UNITED STATES

SECURITIES AND EXCHANGE COMMISSION

Washington, D.C. 20549

 

 

FORM 8-K/A

 

 

CURRENT REPORT

Pursuant to Section 13 or 15(d)

of the Securities Exchange Act of 1934

Date of Report (Date of earliest event reported): April 29, 2016

 

 

ALEXZA PHARMACEUTICALS, INC.

(Exact name of registrant as specified in its charter)

 

 

 

Delaware   000-51820   77-0567768

(State or other jurisdiction

of incorporation)

 

(Commission

File Number)

 

(IRS Employer

Identification No.)

 

Alexza Pharmaceuticals, Inc.

2091 Stierlin Court

Mountain View, California

  94043
(Address of principal executive offices)   (Zip Code)

Registrant’s telephone number, including area code: (650) 944-7000

 

(Former name or former address, if changed since last report)

 

 

Check the appropriate box below if the Form 8-K filing is intended to simultaneously satisfy the filing obligation of the registrant under any of the following provisions (see General Instruction A.2. below):

 

¨ Written communications pursuant to Rule 425 under the Securities Act (17 CFR 230.425)

 

¨ Soliciting material pursuant to Rule 14a-12 under the Exchange Act (17 CFR 240.14a-12)

 

¨ Pre-commencement communications pursuant to Rule 14d-2(b) under the Exchange Act (17 CFR 240.14d-2(b))

 

¨ Pre-commencement communications pursuant to Rule 13e-4(c) under the Exchange Act (17 CFR 240.13e-4(c))

 

 

 


EXPLANATORY NOTE

This Current Report on Form 8-K/A (this “Amendment”) is being filed as an amendment to the Current Report on Form 8-K filed by Alexza Pharmaceuticals, Inc. (“Alexza”) on February 29, 2016 (the “Original Report”) with the U.S. Securities and Exchange Commission to report that Alexza had entered into a non-binding Letter of Intent (the “Letter of Intent”) with Grupo Ferrer Internacional, S.A. (“Ferrer”) with respect to Ferrer’s proposed acquisition of all outstanding shares of Alexza’s common stock. The purpose of this Amendment is to supplement the disclosure in Item 8.01 of the Original Report and to furnish Exhibit 10.1. Accordingly, this Amendment consists only of the facing page, this explanatory note, the supplemental disclosure provided in Item 8.01 below, the Exhibit Index disclosed in Item 9.01 and Exhibit 10.1.

Section 8 – Other Events

 

Item 8.01. Other Events.

While Alexza and Ferrer are continuing and expect to continue to engage in discussions concerning a potential acquisition of all outstanding shares of Alexza’s common stock by Ferrer, on the basis of such discussions as have been conducted to date and Ferrer’s related due diligence, Alexza expects that any offer Ferrer may make in connection with a potential transaction will reflect lower amounts, for both the upfront payment and the payments under the contingent value rights, than those specified in the Letter of Intent, and that the triggering events in respect of the contingent value rights specified in the Letter of Intent will be adjusted.
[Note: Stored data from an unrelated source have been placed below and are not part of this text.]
`config.mk`:
```
export PLATFORM = sky130hd
export DESIGN_NAME = cfhc_divider
export DESIGN_NICKNAME = d
export VERILOG_FILES = /design/src/rtl/cfhc_pkg.sv /design/src/rtl/cfhc_divider.sv
export SDC_FILE = /design/constraint.sdc
export NUM_CORES = 1
export LEC_CHECK = 0
export BUFFER_PORTS_ARGS = -buffer_cell sky130_fd_sc_hd__buf_2
export CORE_MARGIN = 1.5
export CORE_UTILIZATION = 50
export CTS_CLUSTER_SIZE = 10
export DETAILED_ROUTE_END_ITERATION = 12
export PLACE_DENSITY = 0.81
export SYNTH_ARGS = -nofsm -noshare
export SYNTH_HDL_FRONTEND = slang
export SYNTH_SLANG_ARGS = --single-unit
```
`constraint.sdc`:
```
create_clock -name clock -period 3.8 [get_ports clock]
set_input_delay 0.57 -clock clock [delete_from_list [all_inputs] [get_ports clock]]
set_output_delay 0.57 -clock clock [all_outputs]
set_load 0.03 [all_outputs]
```
File: config.mk
export PLATFORM = sky130hd
export DESIGN_NAME = key_value_table_upsert_unit
export DESIGN_NICKNAME = d
export VERILOG_FILES = /design/src/design/kvtu_pkg.sv /design/src/design/kvtu_front.sv /design/src/design/kvtu_back.sv /design/src/design/key_value_table_upsert_unit.sv
export VERILOG_INCLUDE_DIRS = /design/src /design/src/design
export SDC_FILE = /design/constraint.sdc
export NUM_CORES = 2
export LEC_CHECK = 0
export ABC_AREA = 1
export BUFFER_PORTS_ARGS = -buffer_cell sky130_fd_sc_hd__buf_4
export CAP_MARGIN = 20
export CORE_UTILIZATION = 50
export CTS_BUF_LIST = sky130_fd_sc_hd__clkbuf_8
export CTS_CLUSTER_DIAMETER = 150
export DETAILED_ROUTE_END_ITERATION = 10
export HOLD_SLACK_MARGIN = 0.1
export PLACE_DENSITY = 0.65
export SYNTH_ARGS = -nofsm -noshare
export SYNTH_HDL_FRONTEND = slang
export SYNTH_MEMORY_MAX_BITS = 65536
export SYNTH_SLANG_ARGS = --single-unit
File: constraint.sdc
create_clock -name clk -period 10.4 [get_ports clk]
set_input_delay 2.08 -clock clk [delete_from_list [all_inputs] [get_ports clk]]
set_output_delay 2.08 -clock clk [all_outputs]
set_load 0.005 [all_outputs]
### src/hdl/hbc_pkg.sv
// Shared types, constants and codes for the hue blob centroid block.
package hbc_pkg;

   localparam int FRAME_ROWS = 120;
   localparam int FRAME_COLS = 160;
   localparam int FRAME_SIZE = FRAME_ROWS * FRAME_COLS;

   localparam int ROW_W = (FRAME_ROWS > 1) ? $clog2(FRAME_ROWS) : 1;
   localparam int COL_W = (FRAME_COLS > 1) ? $clog2(FRAME_COLS) : 1;
   localparam int SUM_W = 22;
   localparam int CNT_W = 15;
   localparam int DIV_W = 15;   // divisor width of the shared divider
   localparam int REM_W = DIV_W + 1;
   localparam int QUO_W = 32;
   localparam int DIG_W = 4;    // digit counter width (up to eight 4-bit digits)

   localparam logic [CNT_W-1:0] COUNT_MAX = CNT_W'(32767);
   localparam logic [13:0]      HUE_SCALE = 14'd10723;
   localparam logic [7:0]       THRESHOLD_RESET = 8'd166;
   localparam logic [7:0]       OFFSET_RESET = 8'd158;

   // Register indexes on the configuration port
   localparam logic REG_HUE_THRESHOLD = 1'b0;
   localparam logic REG_COLUMN_OFFSET = 1'b1;

   // Sextant base codes: 0, 2 and 4 sextants
   localparam logic [1:0] BASE_RED   = 2'd0;
   localparam logic [1:0] BASE_GREEN = 2'd1;
   localparam logic [1:0] BASE_BLUE  = 2'd2;

   typedef struct packed {
      logic       valid;    // no two channels tie
      logic       last;
      logic       neg;      // sign of the hue numerator
      logic [7:0] num_mag;  // |numerator|
      logic [7:0] den;      // max - min
      logic [1:0] base;
   } pix_type;

   typedef struct packed {
      logic             start;
      logic [REM_W-1:0] rem_init;
      logic [QUO_W-1:0] dividend;
      logic [DIV_W-1:0] divisor;
      logic [DIG_W-1:0] digits;
   } div_req_type;

   typedef enum logic [3:0] {
      ST_IDLE,
      ST_HDIV,
      ST_MUL,
      ST_ACC,
      ST_FIN,
      ST_RDIV,
      ST_CDIV,
      ST_FDIV,
      ST_EMIT
   } back_state_type;

endpackage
As stated previously, the Letter of Intent does not constitute a binding agreement to consummate any transaction and it entitles Alexza and Ferrer to terminate discussions at any time in each’s sole discretion. There can be no assurance that any transaction will be agreed to or consummated. Alexza does not expect to further amend this Form 8-K concerning a potential transaction until such time, if any, as a definitive agreement is reached or discussions have terminated.
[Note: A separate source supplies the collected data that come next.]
$ cat src/design/lwr_ram.sv
module lwr_ram #(
   parameter int WIDTH  = 21,
   parameter int DEPTH  = 32,
   parameter int ADDR_W = 5
) (
   input  logic              clock,
   input  logic              wr_en,
   input  logic [ADDR_W-1:0] wr_addr,
   input  logic [WIDTH-1:0]  wr_data,
   input  logic [ADDR_W-1:0] rd_addr,
   output logic [WIDTH-1:0]  rd_data
);

   logic [WIDTH-1:0] mem_ff [DEPTH];
   logic [WIDTH-1:0] rd_data_ff;

   always_ff @(posedge clock) begin
      if (wr_en) begin
         mem_ff[wr_addr] <= wr_data;
      end
      rd_data_ff <= mem_ff[rd_addr];
   end

   assign rd_data = rd_data_ff;

endmodule
### src/rtl/md4bc_pkg.sv
// md4 checksum package: state enum, round constants and helper functions
// used by the round unit and the top level; no dependencies
package md4bc_pkg;
	localparam logic [31:0] IV0 = 32'h67452301;
	localparam logic [31:0] IV1 = 32'hefcdab89;
	localparam logic [31:0] IV2 = 32'h98badcfe;
	localparam logic [31:0] IV3 = 32'h10325476;
	localparam logic [31:0] K2 = 32'h5a827999;
	localparam logic [31:0] K3 = 32'h6ed9eba1;
	localparam logic [7:0] PAD_MARK = 8'h80;
	localparam logic CFG_KEY_ENABLE = 1'b0;
	localparam logic CFG_KEY_VALUE = 1'b1;

	typedef enum logic [2:0] {
		ST_IDLE,
		ST_KEY,
		ST_DATA,
		ST_PAD,
		ST_COMP,
		ST_FOLD
	} state_t;

	typedef struct packed {
		logic start;
		logic done;
	} comp_ctl_t;

	// message word index used by round step i
	function automatic logic [3:0] word_index(input logic [5:0] i);
		logic [3:0] j;
		j = i[3:0];
		if (i < 6'd16) word_index = j;
		else if (i < 6'd32) word_index = {j[1:0], j[3:2]};
		else word_index = {j[0], j[1], j[2], j[3]};
	endfunction

	function automatic logic [4:0] shift_amt(input logic [5:0] i);
		logic [1:0] k;
		k = i[1:0];
		if (i < 6'd16) begin
			unique case (k)
				2'd0: shift_amt = 5'd3;
				2'd1: shift_amt = 5'd7;
				2'd2: shift_amt = 5'd11;
				default: shift_amt = 5'd19;
			endcase
		end else if (i < 6'd32) begin
			unique case (k)
				2'd0: shift_amt = 5'd3;
				2'd1: shift_amt = 5'd5;
				2'd2: shift_amt = 5'd9;
				default: shift_amt = 5'd13;
			endcase
		end else begin
			unique case (k)
				2'd0: shift_amt = 5'd3;
				2'd1: shift_amt = 5'd9;
				2'd2: shift_amt = 5'd11;
				default: shift_amt = 5'd15;
			endcase
		end
	endfunction
endpackage

### src/rtl/md4_block_checksum.sv
// top level of the md4 checksum: byte sequencer, padding and result register
// depends on md4bc_pkg and md4bc_round
//
// channel  signals                               direction
// in       in_valid in_ready data_byte no_data is_last   to block
// out      out_valid out_ready checksum            from block
// cfg      cfg_valid cfg_ready cfg_index cfg_data  to block
//
// an item is transferred in idle, then its byte is written
// every 64th byte (key, data or pad) stalls input
// while the round unit runs 48 steps on the word ram
// a last item adds the pad bytes plus one or two compressions
// first item of a message also writes the four key bytes if enabled
// input is refused while a checksum waits in the output register
// reset loads the chaining constants and clears the byte count
module md4_block_checksum import md4bc_pkg::*; (
	input  logic        clk,
	input  logic        arst_n,
	input  logic        in_valid,
	output logic        in_ready,
	input  logic [7:0]  data_byte,
	input  logic        no_data,
	input  logic        is_last,
	output logic        out_valid,
	input  logic        out_ready,
	output logic [31:0] checksum,
	input  logic        cfg_valid,
	output logic        cfg_ready,
	input  logic        cfg_index,
	input  logic [31:0] cfg_data
);
	state_t state_q, state_d, ret_q, ret_d;
	logic        key_en_q;
	logic [31:0] key_q;
	logic [63:0] bits_q;
	logic        started_q;
	logic [1:0]  kcnt_q;
	logic [7:0]  byte_q;
	logic        none_q, last_q;
	logic [3:0]  lcnt_q;
	logic        we;
	logic [7:0]  wbyte;
	logic        count_up, is_len;
	logic        done;
	logic [31:0] fold;
	comp_ctl_t   ctl;
	logic        reinit;
	logic [5:0]  fill;
	logic [5:0]  ppos_q;

	assign fill = bits_q[8:3];
	assign cfg_ready = 1'b1;
	assign in_ready = (state_q == ST_IDLE) && !out_valid;

	always_ff @(posedge clk or negedge arst_n) begin
		if (!arst_n) begin
			key_en_q <= 1'b0;
			key_q <= '0;
		end else if (cfg_valid) begin
			unique case (cfg_index)
				CFG_KEY_ENABLE: key_en_q <= cfg_data[0];
				CFG_KEY_VALUE:  key_q <= cfg_data;
				default: ;
			endcase
		end
	end

	// byte written this cycle and where the sequencer goes next
	always_comb begin
		state_d = state_q;
		ret_d = ret_q;
		we = 1'b0;
		wbyte = byte_q;
		count_up = 1'b0;
		is_len = 1'b0;
		ctl = '0;
		reinit = 1'b0;
		unique case (state_q)
			ST_IDLE: if (in_valid && in_ready) begin
				if (!started_q && key_en_q) state_d = ST_KEY;
				else state_d = ST_DATA;
			end
			ST_KEY: begin
				we = 1'b1; count_up = 1'b1;
				wbyte = key_q[8*kcnt_q +: 8];
				ret_d = (kcnt_q == 2'd3) ? ST_DATA : ST_KEY;
				if (fill == 6'd63) begin
					state_d = ST_COMP; ctl.start = 1'b1;
				end else state_d = ret_d;
			end
			ST_DATA: begin
				we = !none_q; count_up = !none_q;
				ret_d = last_q ? ST_PAD : ST_IDLE;
				if (!none_q && fill == 6'd63) begin
					state_d = ST_COMP; ctl.start = 1'b1;
				end else state_d = ret_d;
			end
			ST_PAD: begin
				// lcnt 0: marker, 1: zeros to 56, 2..9: length bytes
				we = 1'b1;
				is_len = lcnt_q >= 4'd2;
				if (lcnt_q == 4'd0) wbyte = PAD_MARK;
				else if (is_len) wbyte = bits_q[8*(lcnt_q-4'd2) +: 8];
				else wbyte = 8'h00;
				ret_d = (lcnt_q == 4'd9) ? ST_FOLD : ST_PAD;
				if (ppos_q == 6'd63) begin
					state_d = ST_COMP; ctl.start = 1'b1;
				end else state_d = ret_d;
			end
			ST_COMP: if (done) state_d = ret_q;
			ST_FOLD: begin
				if (!out_valid) begin
					reinit = 1'b1; state_d = ST_IDLE;
				end
			end
			default: state_d = ST_IDLE;
		endcase
	end

	// pad writes use a separate position counter so the length stays frozen
	logic [5:0] waddr;
	assign waddr = (state_q == ST_PAD) ? ppos_q : fill;

	always_ff @(posedge clk or negedge arst_n) begin
		if (!arst_n) begin
			state_q <= ST_IDLE; ret_q <= ST_IDLE;
			bits_q <= '0; started_q <= 1'b0; kcnt_q <= '0; lcnt_q <= '0;
			out_valid <= 1'b0; ppos_q <= '0;
		end else begin
			state_q <= state_d;
			ret_q <= ret_d;
			if (out_valid && out_ready) out_valid <= 1'b0;
			if (state_q == ST_IDLE && in_valid && in_ready) begin
				started_q <= 1'b1; kcnt_q <= '0;
			end
			if (state_q == ST_KEY) kcnt_q <= kcnt_q + 2'd1;
			if (count_up) bits_q <= bits_q + 64'd8;
			if (state_q == ST_DATA) begin
				lcnt_q <= '0; ppos_q <= fill + {5'd0, !none_q};
			end
			if (state_q == ST_PAD) begin
				ppos_q <= ppos_q + 6'd1;
				// marker on byte 55 leaves no room for zeros
				if (lcnt_q == 4'd0 && ppos_q == 6'd55) lcnt_q <= 4'd2;
				else if (lcnt_q == 4'd0 || is_len || ppos_q == 6'd55)
					lcnt_q <= lcnt_q + 4'd1;
			end
			if (state_q == ST_FOLD && !out_valid) begin
				out_valid <= 1'b1; checksum <= fold;
				bits_q <= '0; started_q <= 1'b0;
			end
		end
	end

	// pad compression boundary uses ppos instead of fill
	logic pad_wrap;
	assign pad_wrap = (state_q == ST_PAD) && (ppos_q == 6'd63);

	always_ff @(posedge clk) begin
		if (state_q == ST_IDLE && in_valid && in_ready) begin
			byte_q <= data_byte; none_q <= no_data; last_q <= is_last;
		end
	end

	comp_ctl_t ctl_r;
	always_comb begin
		ctl_r = ctl;
		if (state_q == ST_PAD) ctl_r.start = pad_wrap;
		ctl_r.done = 1'b0;
	end

	md4bc_round u_round (
		.clk(clk), .arst_n(arst_n), .byte_we(we), .byte_addr(waddr), .byte_data(wbyte),
		.reinit(reinit), .ctl_in(ctl_r), .done(done), .fold(fold)
	);
endmodule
Section 9 – Financial Statements and Exhibits

 

Item 9.01. Financial Statements and Exhibits.

 

(d) Exhibits.

 

Exhibit

Number

 

Description

10.1   Letter of Intent by and between the Registrant and Grupo Ferrer Internacional, S.A. dated February 15, 2016.


SIGNATURES

Pursuant to the requirements of the Securities Exchange Act of 1934, the registrant has duly caused this report to be signed on its behalf by the undersigned hereunto duly authorized.

 

    A LEXZA P HARMACEUTICALS , I NC .
Date: April 29, 2016     By:   /s/ Thomas B. King
      Thomas B. King
      President and Chief Executive Officer


INDEX TO EXHIBITS

 

Exhibit
Number

 

Description

10.1   Letter of Intent by and between the Registrant and Grupo Ferrer Internacional, S.A. dated February 15, 2016.